**WHAT THE EXERCISE ASKS**
In the entries below, find the line with "Path Depth: 1" and the line with "(34), mux2i_1 (34)"; give again those lines and every line between them, exactly.

**Items from a dataset**
┌──

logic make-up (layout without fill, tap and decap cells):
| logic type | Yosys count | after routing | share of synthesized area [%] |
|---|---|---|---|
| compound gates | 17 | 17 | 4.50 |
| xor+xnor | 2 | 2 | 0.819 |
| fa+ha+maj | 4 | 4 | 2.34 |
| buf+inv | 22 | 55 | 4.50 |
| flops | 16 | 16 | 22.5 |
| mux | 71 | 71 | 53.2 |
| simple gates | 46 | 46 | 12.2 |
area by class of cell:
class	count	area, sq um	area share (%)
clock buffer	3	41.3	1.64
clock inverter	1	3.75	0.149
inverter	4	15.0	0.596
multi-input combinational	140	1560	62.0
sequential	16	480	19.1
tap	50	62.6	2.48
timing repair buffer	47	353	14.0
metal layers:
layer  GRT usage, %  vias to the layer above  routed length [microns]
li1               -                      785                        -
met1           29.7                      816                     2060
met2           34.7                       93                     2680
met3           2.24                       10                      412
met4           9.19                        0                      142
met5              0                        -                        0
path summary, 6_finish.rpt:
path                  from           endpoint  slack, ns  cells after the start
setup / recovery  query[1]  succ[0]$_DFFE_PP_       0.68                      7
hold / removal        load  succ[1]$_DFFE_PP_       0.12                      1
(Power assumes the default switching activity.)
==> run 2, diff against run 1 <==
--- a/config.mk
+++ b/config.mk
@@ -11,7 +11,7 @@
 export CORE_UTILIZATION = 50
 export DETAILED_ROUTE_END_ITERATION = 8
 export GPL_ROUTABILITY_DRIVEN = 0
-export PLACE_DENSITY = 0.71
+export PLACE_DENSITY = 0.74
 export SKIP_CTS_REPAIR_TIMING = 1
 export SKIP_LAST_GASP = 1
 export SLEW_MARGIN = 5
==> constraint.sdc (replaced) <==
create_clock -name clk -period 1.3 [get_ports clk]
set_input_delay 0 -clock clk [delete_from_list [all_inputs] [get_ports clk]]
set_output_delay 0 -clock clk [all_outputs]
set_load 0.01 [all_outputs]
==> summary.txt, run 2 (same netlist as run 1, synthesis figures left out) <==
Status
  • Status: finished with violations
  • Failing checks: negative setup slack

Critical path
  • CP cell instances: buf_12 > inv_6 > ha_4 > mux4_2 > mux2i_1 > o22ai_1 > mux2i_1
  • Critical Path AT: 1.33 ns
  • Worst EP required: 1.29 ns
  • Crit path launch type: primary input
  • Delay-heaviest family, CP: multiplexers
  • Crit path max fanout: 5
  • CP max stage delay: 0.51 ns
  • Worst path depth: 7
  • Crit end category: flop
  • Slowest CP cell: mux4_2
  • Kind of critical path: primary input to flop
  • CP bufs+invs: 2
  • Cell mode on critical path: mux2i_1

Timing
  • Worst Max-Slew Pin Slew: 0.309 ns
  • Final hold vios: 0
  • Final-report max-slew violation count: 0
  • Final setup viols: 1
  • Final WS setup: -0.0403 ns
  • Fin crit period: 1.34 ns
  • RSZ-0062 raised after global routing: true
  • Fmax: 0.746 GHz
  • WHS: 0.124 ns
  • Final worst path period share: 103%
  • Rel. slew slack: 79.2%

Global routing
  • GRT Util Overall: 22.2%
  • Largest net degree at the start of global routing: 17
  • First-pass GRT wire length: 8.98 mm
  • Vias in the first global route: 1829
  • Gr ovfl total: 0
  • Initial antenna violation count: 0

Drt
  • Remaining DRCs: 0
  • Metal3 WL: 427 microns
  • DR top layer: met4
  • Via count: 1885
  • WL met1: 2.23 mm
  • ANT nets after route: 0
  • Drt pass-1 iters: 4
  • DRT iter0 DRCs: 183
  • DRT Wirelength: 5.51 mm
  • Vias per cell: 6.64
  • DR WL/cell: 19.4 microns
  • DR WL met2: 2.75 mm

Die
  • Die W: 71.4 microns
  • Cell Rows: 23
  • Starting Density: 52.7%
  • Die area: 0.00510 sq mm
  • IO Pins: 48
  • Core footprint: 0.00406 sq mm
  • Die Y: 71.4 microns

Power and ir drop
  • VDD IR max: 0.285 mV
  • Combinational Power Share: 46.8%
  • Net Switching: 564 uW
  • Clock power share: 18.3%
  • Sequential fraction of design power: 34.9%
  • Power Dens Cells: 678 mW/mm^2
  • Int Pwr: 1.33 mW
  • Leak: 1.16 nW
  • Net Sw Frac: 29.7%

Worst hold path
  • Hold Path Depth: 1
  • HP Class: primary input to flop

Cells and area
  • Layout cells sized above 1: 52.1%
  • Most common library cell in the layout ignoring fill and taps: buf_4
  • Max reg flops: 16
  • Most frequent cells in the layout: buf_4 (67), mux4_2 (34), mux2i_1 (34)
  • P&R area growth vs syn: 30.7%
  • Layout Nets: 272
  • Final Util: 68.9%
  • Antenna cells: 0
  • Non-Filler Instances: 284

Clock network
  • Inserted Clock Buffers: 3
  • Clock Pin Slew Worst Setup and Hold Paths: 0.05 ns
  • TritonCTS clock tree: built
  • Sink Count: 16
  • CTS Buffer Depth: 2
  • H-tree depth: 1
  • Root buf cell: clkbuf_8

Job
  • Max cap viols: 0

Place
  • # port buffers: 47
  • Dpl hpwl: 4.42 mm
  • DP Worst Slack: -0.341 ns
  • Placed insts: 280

└──

**SOLVED EXERCISE**
  • Hold Path Depth: 1
  • HP Class: primary input to flop

Cells and area
  • Layout cells sized above 1: 52.1%
  • Most common library cell in the layout ignoring fill and taps: buf_4
  • Max reg flops: 16
  • Most frequent cells in the layout: buf_4 (67), mux4_2 (34), mux2i_1 (34)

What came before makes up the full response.